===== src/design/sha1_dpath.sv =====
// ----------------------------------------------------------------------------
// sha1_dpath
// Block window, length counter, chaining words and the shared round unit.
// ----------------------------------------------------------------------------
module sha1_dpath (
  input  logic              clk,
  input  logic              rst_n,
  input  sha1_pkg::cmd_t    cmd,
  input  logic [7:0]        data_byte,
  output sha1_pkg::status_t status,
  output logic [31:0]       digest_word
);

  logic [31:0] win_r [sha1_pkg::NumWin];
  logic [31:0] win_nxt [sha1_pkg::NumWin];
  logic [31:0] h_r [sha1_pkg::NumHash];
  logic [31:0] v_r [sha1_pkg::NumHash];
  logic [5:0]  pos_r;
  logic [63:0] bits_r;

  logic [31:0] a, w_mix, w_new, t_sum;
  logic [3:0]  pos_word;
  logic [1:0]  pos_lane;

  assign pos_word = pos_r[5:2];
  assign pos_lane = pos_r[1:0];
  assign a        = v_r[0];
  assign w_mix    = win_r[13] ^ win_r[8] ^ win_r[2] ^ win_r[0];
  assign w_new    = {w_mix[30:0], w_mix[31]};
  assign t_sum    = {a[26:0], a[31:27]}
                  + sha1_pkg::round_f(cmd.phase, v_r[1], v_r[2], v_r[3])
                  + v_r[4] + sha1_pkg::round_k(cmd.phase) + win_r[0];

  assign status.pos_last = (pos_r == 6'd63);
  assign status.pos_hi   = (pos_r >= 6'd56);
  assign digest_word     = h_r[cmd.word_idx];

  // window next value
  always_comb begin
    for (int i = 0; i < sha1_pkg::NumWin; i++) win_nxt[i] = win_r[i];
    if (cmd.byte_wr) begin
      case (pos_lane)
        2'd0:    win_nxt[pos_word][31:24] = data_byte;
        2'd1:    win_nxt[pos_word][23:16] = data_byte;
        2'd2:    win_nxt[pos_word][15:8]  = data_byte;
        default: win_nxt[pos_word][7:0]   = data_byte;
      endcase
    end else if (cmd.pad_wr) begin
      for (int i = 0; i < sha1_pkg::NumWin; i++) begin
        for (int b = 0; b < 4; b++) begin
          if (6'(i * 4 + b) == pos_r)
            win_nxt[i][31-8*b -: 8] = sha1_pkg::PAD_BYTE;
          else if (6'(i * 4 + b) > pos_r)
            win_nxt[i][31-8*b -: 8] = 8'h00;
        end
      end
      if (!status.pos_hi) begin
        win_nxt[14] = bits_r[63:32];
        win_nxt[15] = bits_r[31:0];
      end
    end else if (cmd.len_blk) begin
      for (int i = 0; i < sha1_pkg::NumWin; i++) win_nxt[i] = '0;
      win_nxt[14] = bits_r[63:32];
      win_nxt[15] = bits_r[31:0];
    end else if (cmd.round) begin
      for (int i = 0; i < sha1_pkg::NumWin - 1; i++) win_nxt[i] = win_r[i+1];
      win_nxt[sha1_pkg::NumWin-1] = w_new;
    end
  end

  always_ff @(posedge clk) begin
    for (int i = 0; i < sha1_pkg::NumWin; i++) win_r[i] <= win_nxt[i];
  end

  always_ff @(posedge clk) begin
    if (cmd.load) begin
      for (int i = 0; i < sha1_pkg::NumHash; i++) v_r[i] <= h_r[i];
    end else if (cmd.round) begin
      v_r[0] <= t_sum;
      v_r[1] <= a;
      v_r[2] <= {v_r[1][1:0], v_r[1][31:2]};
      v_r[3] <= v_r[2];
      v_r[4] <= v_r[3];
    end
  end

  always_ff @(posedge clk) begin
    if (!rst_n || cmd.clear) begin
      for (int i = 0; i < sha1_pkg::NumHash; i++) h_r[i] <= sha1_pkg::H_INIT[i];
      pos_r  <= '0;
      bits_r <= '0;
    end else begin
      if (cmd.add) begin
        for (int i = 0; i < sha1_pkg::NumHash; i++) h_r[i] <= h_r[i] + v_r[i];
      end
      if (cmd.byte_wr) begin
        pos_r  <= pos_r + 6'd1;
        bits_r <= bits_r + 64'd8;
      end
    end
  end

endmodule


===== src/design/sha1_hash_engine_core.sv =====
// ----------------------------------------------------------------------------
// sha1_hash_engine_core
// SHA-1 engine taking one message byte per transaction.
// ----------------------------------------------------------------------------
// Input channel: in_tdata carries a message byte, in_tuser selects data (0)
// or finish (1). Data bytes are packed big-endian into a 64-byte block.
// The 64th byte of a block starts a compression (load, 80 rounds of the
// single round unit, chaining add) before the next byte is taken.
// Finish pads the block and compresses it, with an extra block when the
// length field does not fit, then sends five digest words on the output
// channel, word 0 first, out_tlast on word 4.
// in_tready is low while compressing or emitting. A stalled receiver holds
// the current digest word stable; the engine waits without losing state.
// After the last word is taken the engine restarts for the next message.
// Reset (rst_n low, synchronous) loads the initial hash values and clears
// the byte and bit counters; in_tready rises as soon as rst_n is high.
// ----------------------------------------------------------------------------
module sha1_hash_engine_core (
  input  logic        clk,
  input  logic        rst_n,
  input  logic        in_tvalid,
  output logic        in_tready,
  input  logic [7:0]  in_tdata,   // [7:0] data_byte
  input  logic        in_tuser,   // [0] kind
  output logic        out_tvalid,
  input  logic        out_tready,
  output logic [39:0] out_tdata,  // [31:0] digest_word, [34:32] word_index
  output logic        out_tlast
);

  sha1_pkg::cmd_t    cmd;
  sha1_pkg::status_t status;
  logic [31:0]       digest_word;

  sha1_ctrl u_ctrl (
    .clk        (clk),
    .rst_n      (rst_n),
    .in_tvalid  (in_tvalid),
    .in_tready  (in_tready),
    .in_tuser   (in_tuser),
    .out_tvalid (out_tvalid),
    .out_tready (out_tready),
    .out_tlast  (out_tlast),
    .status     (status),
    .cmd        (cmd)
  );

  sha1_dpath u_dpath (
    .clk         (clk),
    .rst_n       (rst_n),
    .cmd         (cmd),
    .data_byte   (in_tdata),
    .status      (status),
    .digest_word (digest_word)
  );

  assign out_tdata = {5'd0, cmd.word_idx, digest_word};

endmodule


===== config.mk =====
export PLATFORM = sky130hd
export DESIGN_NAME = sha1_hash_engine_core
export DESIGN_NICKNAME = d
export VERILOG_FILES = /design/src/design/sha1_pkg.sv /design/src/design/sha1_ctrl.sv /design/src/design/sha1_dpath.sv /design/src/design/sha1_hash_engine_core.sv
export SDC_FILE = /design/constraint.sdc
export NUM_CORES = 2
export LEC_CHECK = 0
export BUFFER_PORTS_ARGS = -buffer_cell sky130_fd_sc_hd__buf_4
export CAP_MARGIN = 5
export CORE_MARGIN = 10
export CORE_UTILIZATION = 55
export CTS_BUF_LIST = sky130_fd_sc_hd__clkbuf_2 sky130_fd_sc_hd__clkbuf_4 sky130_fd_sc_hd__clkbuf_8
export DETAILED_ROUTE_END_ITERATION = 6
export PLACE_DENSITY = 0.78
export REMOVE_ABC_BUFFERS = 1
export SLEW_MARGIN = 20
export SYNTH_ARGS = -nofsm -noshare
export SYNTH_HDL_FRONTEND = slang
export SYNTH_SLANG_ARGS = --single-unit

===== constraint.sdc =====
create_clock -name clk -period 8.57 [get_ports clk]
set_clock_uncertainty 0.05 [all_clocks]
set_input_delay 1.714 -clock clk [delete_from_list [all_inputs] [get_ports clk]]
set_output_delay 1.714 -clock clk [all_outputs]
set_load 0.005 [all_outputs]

§ **ACTIVITY**:
What is needed is an exact copy of the lines above, from the one containing "win_nxt[i] = '0;" through the one containing "if (!rst_n || cmd.clear) begin", with nothing added.

§ **TASK ANSWER**:
      for (int i = 0; i < sha1_pkg::NumWin; i++) win_nxt[i] = '0;
      win_nxt[14] = bits_r[63:32];
      win_nxt[15] = bits_r[31:0];
    end else if (cmd.round) begin
      for (int i = 0; i < sha1_pkg::NumWin - 1; i++) win_nxt[i] = win_r[i+1];
      win_nxt[sha1_pkg::NumWin-1] = w_new;
    end
  end

  always_ff @(posedge clk) begin
    for (int i = 0; i < sha1_pkg::NumWin; i++) win_r[i] <= win_nxt[i];
  end

  always_ff @(posedge clk) begin
    if (cmd.load) begin
      for (int i = 0; i < sha1_pkg::NumHash; i++) v_r[i] <= h_r[i];
    end else if (cmd.round) begin
      v_r[0] <= t_sum;
      v_r[1] <= a;
      v_r[2] <= {v_r[1][1:0], v_r[1][31:2]};
      v_r[3] <= v_r[2];
      v_r[4] <= v_r[3];
    end
  end

  always_ff @(posedge clk) begin
    if (!rst_n || cmd.clear) begin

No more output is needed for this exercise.